Corn futures fell 2½¢ to $3.60½ a bushel overnight.
Wheat for July delivery dropped 6¢ to $4.95½ a bushel overnight in Chicago, while Kansas City futures lost 7¢ to $5.15¼ a bushel.
2. Old-Crop Corn, Soybean Export Sales Topped Expectations Last Week
Old-crop corn and soybean export sales both topped expectations in the seven days that ended on June 7, according to the USDA.
Corn sales for delivery in the 2017-2018 marketing year that ends on August 31 totaled 936,400 metric tons last week, up 12% from the prior week and 2% from the previous four-week average. Analysts had pegged old-crop sales from 600,000 to 900,000 tons.
South Korea was the big buyer at 402,000 tons, followed by Vietnam at 138,000 tons, and Japan at 105,100 tons, the USDA said. Mexico bought 98,300 tons and Morocco purchased 79,500 tons. An unknown buyer canceled a shipment for 247,600 tons.
For 2018-2019, sales were reported at 240,200 tons as Korea bought 68,000 tons, Taiwan took 65,000 tons, and Japan purchased 50,000 tons, the government said. Analysts forecast new-crop sales from 200,000 to 400,000 tons.
Soybean sales for delivery before August 31 totaled 519,600 metric tons, which is up noticeably from the previous week and the four-week average, the USDA said. Analysts expected sales from 100,00 to 400,000 tons.
Indonesia was the biggest buyer, taking 133,100 metric tons, while an unknown customer took 73,500 tons. Egypt bought 70,000 tons, Japan purchased 64,800 tons, and Portugal was in for 45,000 tons.
China was again absent from the report.
New-crop sales came in at 291,00 tons as Mexico bought 154,600 tons and unknown buyers took 123,000 tons, the government said. Analysts had said sales would total 100,000 to 400,000 tons.
Wheat sales for delivery in the marketing year that started on June 1 totaled 302,300 metric tons, within the forecast range of 150,000 to 450,000 tons.

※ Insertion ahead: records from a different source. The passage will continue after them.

==> src/rtl/hsi_tx_coder.sv <==
// Manchester line coder for the slave transmit path: sync, 8 data bits (MSB first), odd parity,
// optional inter-message gap. All outputs are registered from next-state values.
//
// state | meaning
// IDLE  | line released, waiting for d_rdy or msg_end
// SYNC  | two-bit frame delimiter, half-bits H,H,L,L
// DATA  | eight Manchester data bits, MSB first
// PAR   | Manchester odd-parity bit
// GAP   | inter-message gap, line driven low
module hsi_tx_coder #(
   parameter int CLK_PER_HALFBIT = 4,
   parameter int GAP_BITS        = 3
) (
   input  logic       clk,
   input  logic       n_rst,
   input  logic [7:0] d,
   input  logic       d_rdy,
   input  logic       msg_end,
   output logic       busy,
   output logic       tx,
   output logic       tx_en
);

   typedef enum logic [2:0] {
      IDLE = 3'd0,
      SYNC = 3'd1,
      DATA = 3'd2,
      PAR  = 3'd3,
      GAP  = 3'd4
   } state_t;

   localparam logic [7:0] HC_LAST  = 8'(CLK_PER_HALFBIT - 1);
   localparam logic [3:0] GAP_LAST = 4'(GAP_BITS - 1);

   state_t     state, state_n;
   logic [7:0] hc, hc_n;
   logic       hb, hb_n;
   logic [3:0] bc, bc_n;
   logic [7:0] byte_q, byte_n;
   logic       gap_pend, gap_pend_n;
   logic       bit_end;
   logic       bit_v;
   logic       busy_n, tx_n;

   always_ff @(posedge clk or negedge n_rst) begin
      if (!n_rst) begin
         state    <= IDLE;
         hc       <= '0;
         hb       <= 1'b0;
         bc       <= '0;
         byte_q   <= '0;
         gap_pend <= 1'b0;
         busy     <= 1'b0;
         tx_en    <= 1'b0;
         tx       <= 1'b0;
      end else begin
         state    <= state_n;
         hc       <= hc_n;
         hb       <= hb_n;
         bc       <= bc_n;
         byte_q   <= byte_n;
         gap_pend <= gap_pend_n;
         busy     <= busy_n;
         tx_en    <= busy_n;
         tx       <= tx_n;
      end
   end

   assign bit_end = (hc == HC_LAST) && hb;

   always_comb begin
      state_n    = state;
      hc_n       = hc;
      hb_n       = hb;
      bc_n       = bc;
      byte_n     = byte_q;
      gap_pend_n = gap_pend;

      // Half-bit timing is shared by every non-idle state; wraps to hb=0 at each bit boundary.
      if (state != IDLE) begin
         if (hc == HC_LAST) begin
            hc_n = '0;
            hb_n = ~hb;
         end else begin
            hc_n = hc + 8'd1;
         end
      end

      case (state)
         IDLE: begin
            hc_n = '0;
            hb_n = 1'b0;
            bc_n = '0;
            if (d_rdy) begin
               byte_n     = d;
               gap_pend_n = msg_end;
               state_n    = SYNC;
            end else if (msg_end) begin
               state_n = GAP;
            end
         end
         SYNC: begin
            if (msg_end) gap_pend_n = 1'b1;
            if (bit_end) begin
               if (bc == 4'd1) begin
                  bc_n    = '0;
                  state_n = DATA;
               end else begin
                  bc_n = bc + 4'd1;
               end
            end
         end
         DATA: begin
            if (msg_end) gap_pend_n = 1'b1;
            if (bit_end) begin
               if (bc == 4'd7) begin
                  bc_n    = '0;
                  state_n = PAR;
               end else begin
                  bc_n = bc + 4'd1;
               end
            end
         end
         PAR: begin
            if (msg_end) gap_pend_n = 1'b1;
            // msg_end on the very last parity cycle still earns a gap.
            if (bit_end) begin
               bc_n = '0;
               if (gap_pend || msg_end) begin
                  gap_pend_n = 1'b0;
                  state_n    = GAP;
               end else begin
                  state_n = IDLE;
               end
            end
         end
         GAP: begin
            if (bit_end) begin
               if (bc == GAP_LAST) begin
                  bc_n    = '0;
                  state_n = IDLE;
               end else begin
                  bc_n = bc + 4'd1;
               end
            end
         end
         default: begin
            state_n    = IDLE;
            hc_n       = '0;
            hb_n       = 1'b0;
            bc_n       = '0;
            gap_pend_n = 1'b0;
         end
      endcase
   end

   always_comb begin
      bit_v  = 1'b0;
      busy_n = (state_n != IDLE);
      tx_n   = 1'b0;
      case (state_n)
         SYNC: tx_n = (bc_n == 4'd0);
         DATA: begin
            bit_v = byte_n[~bc_n[2:0]];
            tx_n  = hb_n ? ~bit_v : bit_v;
         end
         PAR: begin
            bit_v = ~^byte_n;
            tx_n  = hb_n ? ~bit_v : bit_v;
         end
         default: tx_n = 1'b0;
      endcase
   end

endmodule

The Philippines was the biggest buyer at 94,600 tons, followed by Japan at 48,700 tons, and Ecuador at 36,900 tons. Guatemala bought 34,000 tons and Brazil took 33,000 tons, the USDA said.
3. Heat Advisories Issued For Much of Central Midwest Through Weekend
Heat advisories are in effect for much of the central Midwest this morning.
A wide chunk of land stretching from eastern Nebraska to eastern Illinois and from northern Iowa to central Missouri is under the advisory, according to the National Weather Service.
In central Iowa, heat index values are expected to top 105˚F. today through Sunday, the NWS said in a report early Friday morning.
Counties around St. Louis, Missouri, are under an excessive heat warning, indicating a dangerous combination of heat and humidity. Heat indexes are expected to be around 107˚F. today, the NWS said. Little relief is expected from the heat overnight.